-- Opening Marker --

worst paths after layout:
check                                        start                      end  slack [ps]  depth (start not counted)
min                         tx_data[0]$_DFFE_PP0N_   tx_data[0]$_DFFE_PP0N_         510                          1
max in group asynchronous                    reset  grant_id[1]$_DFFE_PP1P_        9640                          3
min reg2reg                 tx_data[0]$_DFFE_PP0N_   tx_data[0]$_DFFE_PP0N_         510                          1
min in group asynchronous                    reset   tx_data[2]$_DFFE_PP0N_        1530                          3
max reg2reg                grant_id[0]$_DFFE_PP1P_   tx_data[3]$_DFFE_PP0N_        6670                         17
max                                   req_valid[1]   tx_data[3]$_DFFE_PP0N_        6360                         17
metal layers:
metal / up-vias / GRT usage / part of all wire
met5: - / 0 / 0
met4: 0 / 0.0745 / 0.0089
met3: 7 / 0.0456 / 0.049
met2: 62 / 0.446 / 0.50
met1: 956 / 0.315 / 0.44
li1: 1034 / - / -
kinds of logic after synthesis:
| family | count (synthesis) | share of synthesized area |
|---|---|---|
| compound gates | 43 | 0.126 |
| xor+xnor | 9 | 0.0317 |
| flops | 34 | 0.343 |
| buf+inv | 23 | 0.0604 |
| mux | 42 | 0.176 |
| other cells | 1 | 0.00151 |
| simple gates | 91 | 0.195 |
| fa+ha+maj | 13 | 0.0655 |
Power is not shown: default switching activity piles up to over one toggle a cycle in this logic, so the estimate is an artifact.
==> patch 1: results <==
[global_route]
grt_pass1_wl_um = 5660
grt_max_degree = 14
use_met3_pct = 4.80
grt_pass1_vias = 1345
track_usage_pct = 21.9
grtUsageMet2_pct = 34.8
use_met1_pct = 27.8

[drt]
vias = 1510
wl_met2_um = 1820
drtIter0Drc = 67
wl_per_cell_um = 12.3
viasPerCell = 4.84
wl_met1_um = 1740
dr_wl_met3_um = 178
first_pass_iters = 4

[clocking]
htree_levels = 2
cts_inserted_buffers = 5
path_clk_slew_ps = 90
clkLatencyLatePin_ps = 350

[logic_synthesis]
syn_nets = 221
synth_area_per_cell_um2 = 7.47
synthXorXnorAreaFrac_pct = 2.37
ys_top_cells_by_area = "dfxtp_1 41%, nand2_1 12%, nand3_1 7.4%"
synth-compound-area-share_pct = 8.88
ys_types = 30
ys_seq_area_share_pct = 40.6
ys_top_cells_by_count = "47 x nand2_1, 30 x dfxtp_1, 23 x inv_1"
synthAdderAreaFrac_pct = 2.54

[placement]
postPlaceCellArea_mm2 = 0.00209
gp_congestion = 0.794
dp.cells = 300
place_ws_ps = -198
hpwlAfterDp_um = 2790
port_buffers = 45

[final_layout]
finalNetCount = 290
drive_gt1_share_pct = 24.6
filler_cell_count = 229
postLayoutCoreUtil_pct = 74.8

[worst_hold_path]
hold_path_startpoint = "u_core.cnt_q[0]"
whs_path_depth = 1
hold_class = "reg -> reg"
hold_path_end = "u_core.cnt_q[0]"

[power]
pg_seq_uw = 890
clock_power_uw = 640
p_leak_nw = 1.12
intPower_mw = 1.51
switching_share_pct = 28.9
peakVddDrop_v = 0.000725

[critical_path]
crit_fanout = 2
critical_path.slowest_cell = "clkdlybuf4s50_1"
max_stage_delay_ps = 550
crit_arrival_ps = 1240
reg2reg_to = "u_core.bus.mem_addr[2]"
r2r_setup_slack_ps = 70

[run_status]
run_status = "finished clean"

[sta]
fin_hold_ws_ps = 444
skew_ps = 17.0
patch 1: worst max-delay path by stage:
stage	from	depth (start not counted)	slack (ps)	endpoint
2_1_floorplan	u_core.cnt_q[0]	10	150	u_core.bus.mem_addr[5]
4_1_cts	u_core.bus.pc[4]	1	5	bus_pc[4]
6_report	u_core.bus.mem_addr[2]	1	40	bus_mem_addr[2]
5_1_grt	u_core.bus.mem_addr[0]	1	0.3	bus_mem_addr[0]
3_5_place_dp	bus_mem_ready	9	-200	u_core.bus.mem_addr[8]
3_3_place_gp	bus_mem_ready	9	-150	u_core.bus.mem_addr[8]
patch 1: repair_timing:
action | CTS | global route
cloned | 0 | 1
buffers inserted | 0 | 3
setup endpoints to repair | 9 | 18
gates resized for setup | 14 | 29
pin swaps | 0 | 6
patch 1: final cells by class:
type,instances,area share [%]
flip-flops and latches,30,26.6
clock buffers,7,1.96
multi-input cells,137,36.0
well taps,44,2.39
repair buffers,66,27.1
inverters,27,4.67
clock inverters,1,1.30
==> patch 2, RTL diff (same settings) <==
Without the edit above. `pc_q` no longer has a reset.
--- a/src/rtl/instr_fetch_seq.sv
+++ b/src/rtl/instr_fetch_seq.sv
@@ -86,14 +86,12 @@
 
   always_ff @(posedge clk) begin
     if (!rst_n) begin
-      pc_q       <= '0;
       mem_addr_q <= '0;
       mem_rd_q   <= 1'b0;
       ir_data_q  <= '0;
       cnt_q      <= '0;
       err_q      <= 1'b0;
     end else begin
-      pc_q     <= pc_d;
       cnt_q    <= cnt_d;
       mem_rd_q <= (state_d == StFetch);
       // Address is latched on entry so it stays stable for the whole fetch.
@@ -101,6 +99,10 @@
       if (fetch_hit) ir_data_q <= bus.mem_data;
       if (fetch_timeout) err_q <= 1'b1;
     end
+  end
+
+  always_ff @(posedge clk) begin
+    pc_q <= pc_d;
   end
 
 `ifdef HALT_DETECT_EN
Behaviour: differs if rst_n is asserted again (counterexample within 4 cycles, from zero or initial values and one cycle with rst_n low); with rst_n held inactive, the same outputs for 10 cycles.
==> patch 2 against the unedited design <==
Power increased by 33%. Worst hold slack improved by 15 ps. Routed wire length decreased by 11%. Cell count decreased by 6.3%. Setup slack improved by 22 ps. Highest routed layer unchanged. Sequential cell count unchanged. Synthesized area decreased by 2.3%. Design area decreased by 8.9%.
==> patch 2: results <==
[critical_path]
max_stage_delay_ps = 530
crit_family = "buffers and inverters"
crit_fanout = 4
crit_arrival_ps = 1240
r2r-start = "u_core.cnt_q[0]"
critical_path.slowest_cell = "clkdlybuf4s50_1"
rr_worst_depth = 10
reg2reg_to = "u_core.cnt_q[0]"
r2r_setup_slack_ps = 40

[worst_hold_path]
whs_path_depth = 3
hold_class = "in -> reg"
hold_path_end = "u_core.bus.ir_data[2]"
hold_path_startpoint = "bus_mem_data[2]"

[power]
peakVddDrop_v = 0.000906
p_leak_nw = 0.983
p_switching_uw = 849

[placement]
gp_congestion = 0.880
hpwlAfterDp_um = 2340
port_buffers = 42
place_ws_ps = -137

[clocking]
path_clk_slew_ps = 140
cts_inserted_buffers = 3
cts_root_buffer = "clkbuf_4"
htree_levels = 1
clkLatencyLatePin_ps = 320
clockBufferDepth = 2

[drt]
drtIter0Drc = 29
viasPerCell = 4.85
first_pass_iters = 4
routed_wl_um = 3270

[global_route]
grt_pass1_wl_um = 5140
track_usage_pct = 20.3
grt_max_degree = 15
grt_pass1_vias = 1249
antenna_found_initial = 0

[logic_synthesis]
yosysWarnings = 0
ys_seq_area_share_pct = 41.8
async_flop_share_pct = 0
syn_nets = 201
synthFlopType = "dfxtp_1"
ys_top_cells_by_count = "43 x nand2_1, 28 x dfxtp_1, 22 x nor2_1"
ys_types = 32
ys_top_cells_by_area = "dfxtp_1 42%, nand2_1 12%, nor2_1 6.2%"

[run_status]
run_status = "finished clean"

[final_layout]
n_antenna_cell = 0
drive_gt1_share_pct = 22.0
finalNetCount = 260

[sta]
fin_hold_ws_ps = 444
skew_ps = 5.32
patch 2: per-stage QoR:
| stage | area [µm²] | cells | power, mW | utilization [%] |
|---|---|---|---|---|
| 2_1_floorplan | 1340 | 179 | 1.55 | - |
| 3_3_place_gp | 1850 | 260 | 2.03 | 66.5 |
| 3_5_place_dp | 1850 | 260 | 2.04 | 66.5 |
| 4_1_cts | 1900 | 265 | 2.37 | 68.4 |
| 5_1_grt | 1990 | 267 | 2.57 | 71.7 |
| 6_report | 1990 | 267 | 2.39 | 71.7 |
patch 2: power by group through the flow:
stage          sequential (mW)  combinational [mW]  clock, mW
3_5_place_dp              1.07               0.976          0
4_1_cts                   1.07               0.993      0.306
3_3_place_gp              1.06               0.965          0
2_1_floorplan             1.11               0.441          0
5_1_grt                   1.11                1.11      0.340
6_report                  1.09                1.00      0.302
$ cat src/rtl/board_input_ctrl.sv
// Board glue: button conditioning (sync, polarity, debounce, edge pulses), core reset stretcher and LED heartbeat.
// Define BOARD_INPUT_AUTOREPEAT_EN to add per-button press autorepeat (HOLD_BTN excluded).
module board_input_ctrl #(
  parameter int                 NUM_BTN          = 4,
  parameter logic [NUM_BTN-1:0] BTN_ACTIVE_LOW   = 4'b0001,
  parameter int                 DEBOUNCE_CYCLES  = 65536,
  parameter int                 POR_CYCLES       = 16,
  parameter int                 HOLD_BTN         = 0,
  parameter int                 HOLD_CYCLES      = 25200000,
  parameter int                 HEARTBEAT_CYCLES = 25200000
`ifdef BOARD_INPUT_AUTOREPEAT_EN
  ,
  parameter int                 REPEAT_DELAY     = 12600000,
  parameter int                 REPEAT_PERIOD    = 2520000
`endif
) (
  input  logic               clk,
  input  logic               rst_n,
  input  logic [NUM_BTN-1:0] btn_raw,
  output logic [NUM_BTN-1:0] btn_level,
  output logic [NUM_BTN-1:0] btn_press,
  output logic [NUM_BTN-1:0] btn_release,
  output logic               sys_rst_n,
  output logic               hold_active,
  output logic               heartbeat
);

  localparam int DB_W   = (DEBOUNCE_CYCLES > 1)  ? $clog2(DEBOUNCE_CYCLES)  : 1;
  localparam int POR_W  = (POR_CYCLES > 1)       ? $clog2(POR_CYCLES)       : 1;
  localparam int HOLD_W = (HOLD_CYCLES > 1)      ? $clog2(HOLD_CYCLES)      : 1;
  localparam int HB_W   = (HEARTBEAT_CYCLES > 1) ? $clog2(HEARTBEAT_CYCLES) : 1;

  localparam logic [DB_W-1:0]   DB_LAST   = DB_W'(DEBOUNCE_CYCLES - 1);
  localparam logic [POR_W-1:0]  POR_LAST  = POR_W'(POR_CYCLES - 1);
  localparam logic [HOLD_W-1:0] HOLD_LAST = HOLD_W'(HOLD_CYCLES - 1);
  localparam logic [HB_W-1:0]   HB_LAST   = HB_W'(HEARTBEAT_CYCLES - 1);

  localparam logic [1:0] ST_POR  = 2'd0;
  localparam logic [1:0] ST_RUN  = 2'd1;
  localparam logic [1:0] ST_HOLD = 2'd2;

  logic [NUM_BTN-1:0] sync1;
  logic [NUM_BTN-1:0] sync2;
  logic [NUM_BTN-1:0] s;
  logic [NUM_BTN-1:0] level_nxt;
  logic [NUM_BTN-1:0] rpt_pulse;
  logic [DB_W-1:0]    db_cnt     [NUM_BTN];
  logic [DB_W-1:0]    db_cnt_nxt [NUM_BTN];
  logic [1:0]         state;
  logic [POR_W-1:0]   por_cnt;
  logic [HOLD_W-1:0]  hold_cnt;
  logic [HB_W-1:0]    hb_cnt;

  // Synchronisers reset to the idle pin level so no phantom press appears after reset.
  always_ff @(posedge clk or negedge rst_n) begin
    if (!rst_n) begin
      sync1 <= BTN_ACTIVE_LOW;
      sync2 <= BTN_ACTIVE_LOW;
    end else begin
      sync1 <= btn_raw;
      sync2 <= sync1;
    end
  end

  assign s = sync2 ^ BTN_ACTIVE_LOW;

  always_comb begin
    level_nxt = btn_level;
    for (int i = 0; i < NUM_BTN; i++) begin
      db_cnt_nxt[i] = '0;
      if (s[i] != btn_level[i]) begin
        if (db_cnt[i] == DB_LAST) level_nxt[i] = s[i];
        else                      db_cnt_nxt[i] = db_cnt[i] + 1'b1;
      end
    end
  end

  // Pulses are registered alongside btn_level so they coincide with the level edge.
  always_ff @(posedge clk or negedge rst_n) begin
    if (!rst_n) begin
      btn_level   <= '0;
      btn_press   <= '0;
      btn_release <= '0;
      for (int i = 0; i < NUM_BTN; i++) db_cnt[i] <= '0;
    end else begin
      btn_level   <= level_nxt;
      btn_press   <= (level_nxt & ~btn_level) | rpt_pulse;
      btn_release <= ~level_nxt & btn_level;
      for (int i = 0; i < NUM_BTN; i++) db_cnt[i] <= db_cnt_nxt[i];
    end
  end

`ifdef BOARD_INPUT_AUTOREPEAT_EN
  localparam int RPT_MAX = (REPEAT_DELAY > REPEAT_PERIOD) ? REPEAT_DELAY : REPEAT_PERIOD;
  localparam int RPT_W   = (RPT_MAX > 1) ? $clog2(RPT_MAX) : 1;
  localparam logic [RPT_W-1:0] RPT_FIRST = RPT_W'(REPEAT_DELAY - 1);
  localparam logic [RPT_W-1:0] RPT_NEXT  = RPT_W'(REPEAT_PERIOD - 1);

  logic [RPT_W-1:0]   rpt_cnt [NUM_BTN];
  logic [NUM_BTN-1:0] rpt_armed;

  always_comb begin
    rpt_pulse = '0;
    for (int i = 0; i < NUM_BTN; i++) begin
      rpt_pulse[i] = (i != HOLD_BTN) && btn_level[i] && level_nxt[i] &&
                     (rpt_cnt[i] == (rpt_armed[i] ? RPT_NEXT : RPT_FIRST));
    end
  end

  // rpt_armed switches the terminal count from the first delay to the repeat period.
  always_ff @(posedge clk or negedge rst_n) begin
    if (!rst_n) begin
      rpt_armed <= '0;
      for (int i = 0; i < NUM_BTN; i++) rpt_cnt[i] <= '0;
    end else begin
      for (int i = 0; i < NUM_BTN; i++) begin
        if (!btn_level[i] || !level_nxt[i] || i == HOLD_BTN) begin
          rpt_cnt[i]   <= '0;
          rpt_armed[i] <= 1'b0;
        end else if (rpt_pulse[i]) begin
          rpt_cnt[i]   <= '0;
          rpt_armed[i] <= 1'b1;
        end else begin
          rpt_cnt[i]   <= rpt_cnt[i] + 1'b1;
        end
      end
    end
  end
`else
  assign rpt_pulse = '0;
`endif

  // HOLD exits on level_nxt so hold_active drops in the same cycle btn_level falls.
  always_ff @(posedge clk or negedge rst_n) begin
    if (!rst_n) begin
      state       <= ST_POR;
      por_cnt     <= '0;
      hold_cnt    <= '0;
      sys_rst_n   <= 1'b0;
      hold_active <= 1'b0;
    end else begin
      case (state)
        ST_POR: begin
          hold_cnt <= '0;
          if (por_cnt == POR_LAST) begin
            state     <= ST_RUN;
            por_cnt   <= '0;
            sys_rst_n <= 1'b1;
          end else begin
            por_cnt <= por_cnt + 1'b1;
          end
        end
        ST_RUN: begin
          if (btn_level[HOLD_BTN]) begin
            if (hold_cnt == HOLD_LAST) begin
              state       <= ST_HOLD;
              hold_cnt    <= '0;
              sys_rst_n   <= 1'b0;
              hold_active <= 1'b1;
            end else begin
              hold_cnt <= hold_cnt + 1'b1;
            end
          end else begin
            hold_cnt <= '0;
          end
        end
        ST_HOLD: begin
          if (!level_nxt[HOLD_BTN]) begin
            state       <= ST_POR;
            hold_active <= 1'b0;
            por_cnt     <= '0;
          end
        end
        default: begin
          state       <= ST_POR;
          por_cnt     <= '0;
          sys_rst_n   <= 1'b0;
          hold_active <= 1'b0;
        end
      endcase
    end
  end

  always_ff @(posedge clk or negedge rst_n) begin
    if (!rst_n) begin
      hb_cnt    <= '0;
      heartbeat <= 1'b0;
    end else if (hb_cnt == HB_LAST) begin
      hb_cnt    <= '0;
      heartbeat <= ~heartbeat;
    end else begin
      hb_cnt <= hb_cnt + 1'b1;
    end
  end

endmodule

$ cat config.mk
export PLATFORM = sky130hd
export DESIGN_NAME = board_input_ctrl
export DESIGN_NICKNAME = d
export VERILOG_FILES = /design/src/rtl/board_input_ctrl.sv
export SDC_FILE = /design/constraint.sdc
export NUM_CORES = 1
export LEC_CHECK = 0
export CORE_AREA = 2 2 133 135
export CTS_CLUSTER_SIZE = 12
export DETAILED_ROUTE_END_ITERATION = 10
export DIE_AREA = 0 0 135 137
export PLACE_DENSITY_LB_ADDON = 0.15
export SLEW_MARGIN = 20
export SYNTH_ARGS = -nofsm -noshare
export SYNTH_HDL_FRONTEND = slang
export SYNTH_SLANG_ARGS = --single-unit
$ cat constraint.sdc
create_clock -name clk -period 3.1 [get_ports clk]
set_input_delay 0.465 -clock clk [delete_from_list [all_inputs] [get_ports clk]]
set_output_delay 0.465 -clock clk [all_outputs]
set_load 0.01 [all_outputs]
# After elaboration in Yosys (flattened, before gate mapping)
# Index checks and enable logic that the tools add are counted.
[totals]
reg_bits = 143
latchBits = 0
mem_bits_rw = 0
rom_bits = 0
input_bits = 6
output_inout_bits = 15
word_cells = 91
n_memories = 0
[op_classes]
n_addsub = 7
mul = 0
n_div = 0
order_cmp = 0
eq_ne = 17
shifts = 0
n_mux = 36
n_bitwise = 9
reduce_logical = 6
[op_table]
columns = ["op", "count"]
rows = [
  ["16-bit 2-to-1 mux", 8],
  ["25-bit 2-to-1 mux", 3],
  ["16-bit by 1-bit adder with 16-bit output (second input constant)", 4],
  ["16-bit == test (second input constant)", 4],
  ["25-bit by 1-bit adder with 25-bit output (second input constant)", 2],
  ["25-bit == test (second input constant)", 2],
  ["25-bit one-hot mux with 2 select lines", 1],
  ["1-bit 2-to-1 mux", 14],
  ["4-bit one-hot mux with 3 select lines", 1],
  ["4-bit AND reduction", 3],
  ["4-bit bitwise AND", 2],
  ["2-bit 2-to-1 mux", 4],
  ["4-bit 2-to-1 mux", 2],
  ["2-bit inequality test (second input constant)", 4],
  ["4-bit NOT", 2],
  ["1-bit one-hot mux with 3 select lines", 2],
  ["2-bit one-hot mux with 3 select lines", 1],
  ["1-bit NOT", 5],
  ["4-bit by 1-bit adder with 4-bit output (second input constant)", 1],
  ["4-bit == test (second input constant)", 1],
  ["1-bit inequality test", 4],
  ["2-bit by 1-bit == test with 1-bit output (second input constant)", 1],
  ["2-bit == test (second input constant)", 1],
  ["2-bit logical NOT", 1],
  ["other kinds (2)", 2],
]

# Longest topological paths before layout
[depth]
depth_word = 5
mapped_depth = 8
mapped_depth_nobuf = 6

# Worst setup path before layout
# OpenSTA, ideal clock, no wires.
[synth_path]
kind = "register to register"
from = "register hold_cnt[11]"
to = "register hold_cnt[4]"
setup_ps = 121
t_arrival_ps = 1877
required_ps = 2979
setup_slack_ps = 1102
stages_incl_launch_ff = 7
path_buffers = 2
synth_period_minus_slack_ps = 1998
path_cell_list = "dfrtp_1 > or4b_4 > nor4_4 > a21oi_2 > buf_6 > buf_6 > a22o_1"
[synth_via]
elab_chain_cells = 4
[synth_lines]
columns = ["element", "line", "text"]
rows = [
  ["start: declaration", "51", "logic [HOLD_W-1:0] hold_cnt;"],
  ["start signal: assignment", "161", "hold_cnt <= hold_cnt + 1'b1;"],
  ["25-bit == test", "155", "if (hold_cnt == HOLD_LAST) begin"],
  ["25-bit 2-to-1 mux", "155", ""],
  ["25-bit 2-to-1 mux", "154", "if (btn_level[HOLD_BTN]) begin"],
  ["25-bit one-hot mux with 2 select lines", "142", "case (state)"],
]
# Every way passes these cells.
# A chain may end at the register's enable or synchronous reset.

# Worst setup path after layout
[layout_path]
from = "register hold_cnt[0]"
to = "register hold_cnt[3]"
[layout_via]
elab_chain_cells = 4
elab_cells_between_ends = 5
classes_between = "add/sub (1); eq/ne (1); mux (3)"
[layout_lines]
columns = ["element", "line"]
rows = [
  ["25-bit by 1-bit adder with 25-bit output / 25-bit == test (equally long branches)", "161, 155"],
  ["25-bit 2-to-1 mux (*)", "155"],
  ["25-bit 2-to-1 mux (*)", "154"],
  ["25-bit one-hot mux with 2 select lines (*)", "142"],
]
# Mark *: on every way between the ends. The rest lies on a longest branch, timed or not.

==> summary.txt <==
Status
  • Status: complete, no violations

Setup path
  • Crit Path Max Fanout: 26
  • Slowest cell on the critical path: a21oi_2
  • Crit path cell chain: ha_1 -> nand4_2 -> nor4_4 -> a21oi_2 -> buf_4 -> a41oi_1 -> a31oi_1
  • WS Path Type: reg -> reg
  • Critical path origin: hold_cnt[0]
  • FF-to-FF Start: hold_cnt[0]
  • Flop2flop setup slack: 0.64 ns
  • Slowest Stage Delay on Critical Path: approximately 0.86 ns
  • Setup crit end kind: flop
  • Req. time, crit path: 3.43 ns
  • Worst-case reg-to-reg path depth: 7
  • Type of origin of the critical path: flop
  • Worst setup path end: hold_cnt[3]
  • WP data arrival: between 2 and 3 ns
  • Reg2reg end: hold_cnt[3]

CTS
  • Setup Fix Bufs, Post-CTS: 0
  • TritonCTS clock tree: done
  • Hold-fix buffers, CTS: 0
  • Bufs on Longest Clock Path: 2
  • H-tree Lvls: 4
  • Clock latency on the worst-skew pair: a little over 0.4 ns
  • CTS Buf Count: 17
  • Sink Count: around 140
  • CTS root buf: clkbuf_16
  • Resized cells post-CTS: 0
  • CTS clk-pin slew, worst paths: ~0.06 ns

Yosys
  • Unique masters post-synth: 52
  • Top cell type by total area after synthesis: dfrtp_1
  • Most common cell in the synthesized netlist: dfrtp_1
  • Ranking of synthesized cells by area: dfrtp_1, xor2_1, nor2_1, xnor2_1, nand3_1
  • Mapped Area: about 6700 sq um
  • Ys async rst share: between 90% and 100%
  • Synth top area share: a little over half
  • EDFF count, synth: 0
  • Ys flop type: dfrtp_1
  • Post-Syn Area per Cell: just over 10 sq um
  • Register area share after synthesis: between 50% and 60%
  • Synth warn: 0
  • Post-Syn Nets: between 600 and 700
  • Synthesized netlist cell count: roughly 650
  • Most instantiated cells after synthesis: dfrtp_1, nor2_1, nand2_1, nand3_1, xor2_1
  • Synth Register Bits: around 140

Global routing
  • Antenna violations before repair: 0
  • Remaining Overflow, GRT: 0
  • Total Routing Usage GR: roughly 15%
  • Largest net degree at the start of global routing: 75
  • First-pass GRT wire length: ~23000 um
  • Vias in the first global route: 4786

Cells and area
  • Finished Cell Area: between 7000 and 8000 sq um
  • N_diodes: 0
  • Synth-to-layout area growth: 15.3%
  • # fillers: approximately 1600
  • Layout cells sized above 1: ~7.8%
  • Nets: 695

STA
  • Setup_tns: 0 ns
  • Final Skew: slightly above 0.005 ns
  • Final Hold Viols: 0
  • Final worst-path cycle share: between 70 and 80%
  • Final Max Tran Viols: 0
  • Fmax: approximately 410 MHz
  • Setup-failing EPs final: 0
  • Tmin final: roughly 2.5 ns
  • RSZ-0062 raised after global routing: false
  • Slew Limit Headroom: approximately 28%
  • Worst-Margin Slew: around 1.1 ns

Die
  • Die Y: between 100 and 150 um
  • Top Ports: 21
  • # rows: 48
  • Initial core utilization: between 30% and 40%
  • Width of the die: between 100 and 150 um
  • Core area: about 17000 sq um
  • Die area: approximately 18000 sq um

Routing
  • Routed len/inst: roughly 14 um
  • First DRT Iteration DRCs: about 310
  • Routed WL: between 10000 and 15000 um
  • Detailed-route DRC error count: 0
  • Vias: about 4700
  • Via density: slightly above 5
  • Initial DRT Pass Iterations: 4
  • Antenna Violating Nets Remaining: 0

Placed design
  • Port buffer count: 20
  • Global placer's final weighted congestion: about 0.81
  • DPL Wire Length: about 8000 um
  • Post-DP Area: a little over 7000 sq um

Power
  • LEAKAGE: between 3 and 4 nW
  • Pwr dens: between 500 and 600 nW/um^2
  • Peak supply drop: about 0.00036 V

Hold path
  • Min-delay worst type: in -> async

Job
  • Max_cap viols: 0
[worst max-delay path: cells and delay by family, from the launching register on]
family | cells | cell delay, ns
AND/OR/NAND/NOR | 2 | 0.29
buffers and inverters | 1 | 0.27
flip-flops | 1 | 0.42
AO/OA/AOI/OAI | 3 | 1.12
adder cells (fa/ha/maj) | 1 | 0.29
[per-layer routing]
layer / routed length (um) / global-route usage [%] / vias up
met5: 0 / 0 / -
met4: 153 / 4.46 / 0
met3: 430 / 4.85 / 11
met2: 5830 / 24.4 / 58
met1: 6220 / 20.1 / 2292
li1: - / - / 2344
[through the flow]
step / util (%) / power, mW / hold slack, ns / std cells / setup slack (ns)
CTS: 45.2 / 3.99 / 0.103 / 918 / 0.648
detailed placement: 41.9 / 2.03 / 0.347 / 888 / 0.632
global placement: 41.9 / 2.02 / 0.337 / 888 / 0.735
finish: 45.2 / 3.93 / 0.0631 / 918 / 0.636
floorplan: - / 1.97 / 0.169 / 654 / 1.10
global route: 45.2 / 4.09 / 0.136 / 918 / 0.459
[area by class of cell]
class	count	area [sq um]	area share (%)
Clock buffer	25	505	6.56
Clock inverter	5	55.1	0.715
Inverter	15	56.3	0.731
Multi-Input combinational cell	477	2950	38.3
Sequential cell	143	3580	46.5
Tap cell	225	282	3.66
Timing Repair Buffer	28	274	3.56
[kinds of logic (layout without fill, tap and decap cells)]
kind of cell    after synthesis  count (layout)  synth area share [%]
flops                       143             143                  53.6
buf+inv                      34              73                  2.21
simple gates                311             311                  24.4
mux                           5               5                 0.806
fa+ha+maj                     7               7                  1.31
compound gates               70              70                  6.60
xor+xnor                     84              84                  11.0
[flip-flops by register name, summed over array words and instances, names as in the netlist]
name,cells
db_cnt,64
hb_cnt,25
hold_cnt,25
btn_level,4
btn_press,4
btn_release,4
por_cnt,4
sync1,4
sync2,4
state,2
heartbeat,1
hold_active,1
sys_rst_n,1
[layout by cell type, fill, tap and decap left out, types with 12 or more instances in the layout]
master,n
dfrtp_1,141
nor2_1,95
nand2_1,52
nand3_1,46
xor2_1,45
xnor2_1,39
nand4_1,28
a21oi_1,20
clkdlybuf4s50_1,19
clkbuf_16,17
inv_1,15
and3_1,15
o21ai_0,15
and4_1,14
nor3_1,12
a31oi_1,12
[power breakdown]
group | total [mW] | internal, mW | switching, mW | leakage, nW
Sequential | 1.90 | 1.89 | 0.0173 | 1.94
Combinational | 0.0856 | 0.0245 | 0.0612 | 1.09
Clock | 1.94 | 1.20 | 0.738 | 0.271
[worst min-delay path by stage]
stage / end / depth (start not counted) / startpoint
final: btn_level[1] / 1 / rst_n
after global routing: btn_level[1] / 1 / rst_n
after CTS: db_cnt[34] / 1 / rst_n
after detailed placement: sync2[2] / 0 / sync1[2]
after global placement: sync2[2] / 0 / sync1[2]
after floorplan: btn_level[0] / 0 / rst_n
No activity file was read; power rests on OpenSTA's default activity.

-- Closing Marker --

What you will do:
Word for word, reproduce the listing from its first line through the line that has "syn_nets = 221" in it, and go no further.

Task response:
worst paths after layout:
check                                        start                      end  slack [ps]  depth (start not counted)
min                         tx_data[0]$_DFFE_PP0N_   tx_data[0]$_DFFE_PP0N_         510                          1
max in group asynchronous                    reset  grant_id[1]$_DFFE_PP1P_        9640                          3
min reg2reg                 tx_data[0]$_DFFE_PP0N_   tx_data[0]$_DFFE_PP0N_         510                          1
min in group asynchronous                    reset   tx_data[2]$_DFFE_PP0N_        1530                          3
max reg2reg                grant_id[0]$_DFFE_PP1P_   tx_data[3]$_DFFE_PP0N_        6670                         17
max                                   req_valid[1]   tx_data[3]$_DFFE_PP0N_        6360                         17
metal layers:
metal / up-vias / GRT usage / part of all wire
met5: - / 0 / 0
met4: 0 / 0.0745 / 0.0089
met3: 7 / 0.0456 / 0.049
met2: 62 / 0.446 / 0.50
met1: 956 / 0.315 / 0.44
li1: 1034 / - / -
kinds of logic after synthesis:
| family | count (synthesis) | share of synthesized area |
|---|---|---|
| compound gates | 43 | 0.126 |
| xor+xnor | 9 | 0.0317 |
| flops | 34 | 0.343 |
| buf+inv | 23 | 0.0604 |
| mux | 42 | 0.176 |
| other cells | 1 | 0.00151 |
| simple gates | 91 | 0.195 |
| fa+ha+maj | 13 | 0.0655 |
Power is not shown: default switching activity piles up to over one toggle a cycle in this logic, so the estimate is an artifact.
==> patch 1: results <==
[global_route]
grt_pass1_wl_um = 5660
grt_max_degree = 14
use_met3_pct = 4.80
grt_pass1_vias = 1345
track_usage_pct = 21.9
grtUsageMet2_pct = 34.8
use_met1_pct = 27.8

[drt]
vias = 1510
wl_met2_um = 1820
drtIter0Drc = 67
wl_per_cell_um = 12.3
viasPerCell = 4.84
wl_met1_um = 1740
dr_wl_met3_um = 178
first_pass_iters = 4

[clocking]
htree_levels = 2
cts_inserted_buffers = 5
path_clk_slew_ps = 90
clkLatencyLatePin_ps = 350

[logic_synthesis]
syn_nets = 221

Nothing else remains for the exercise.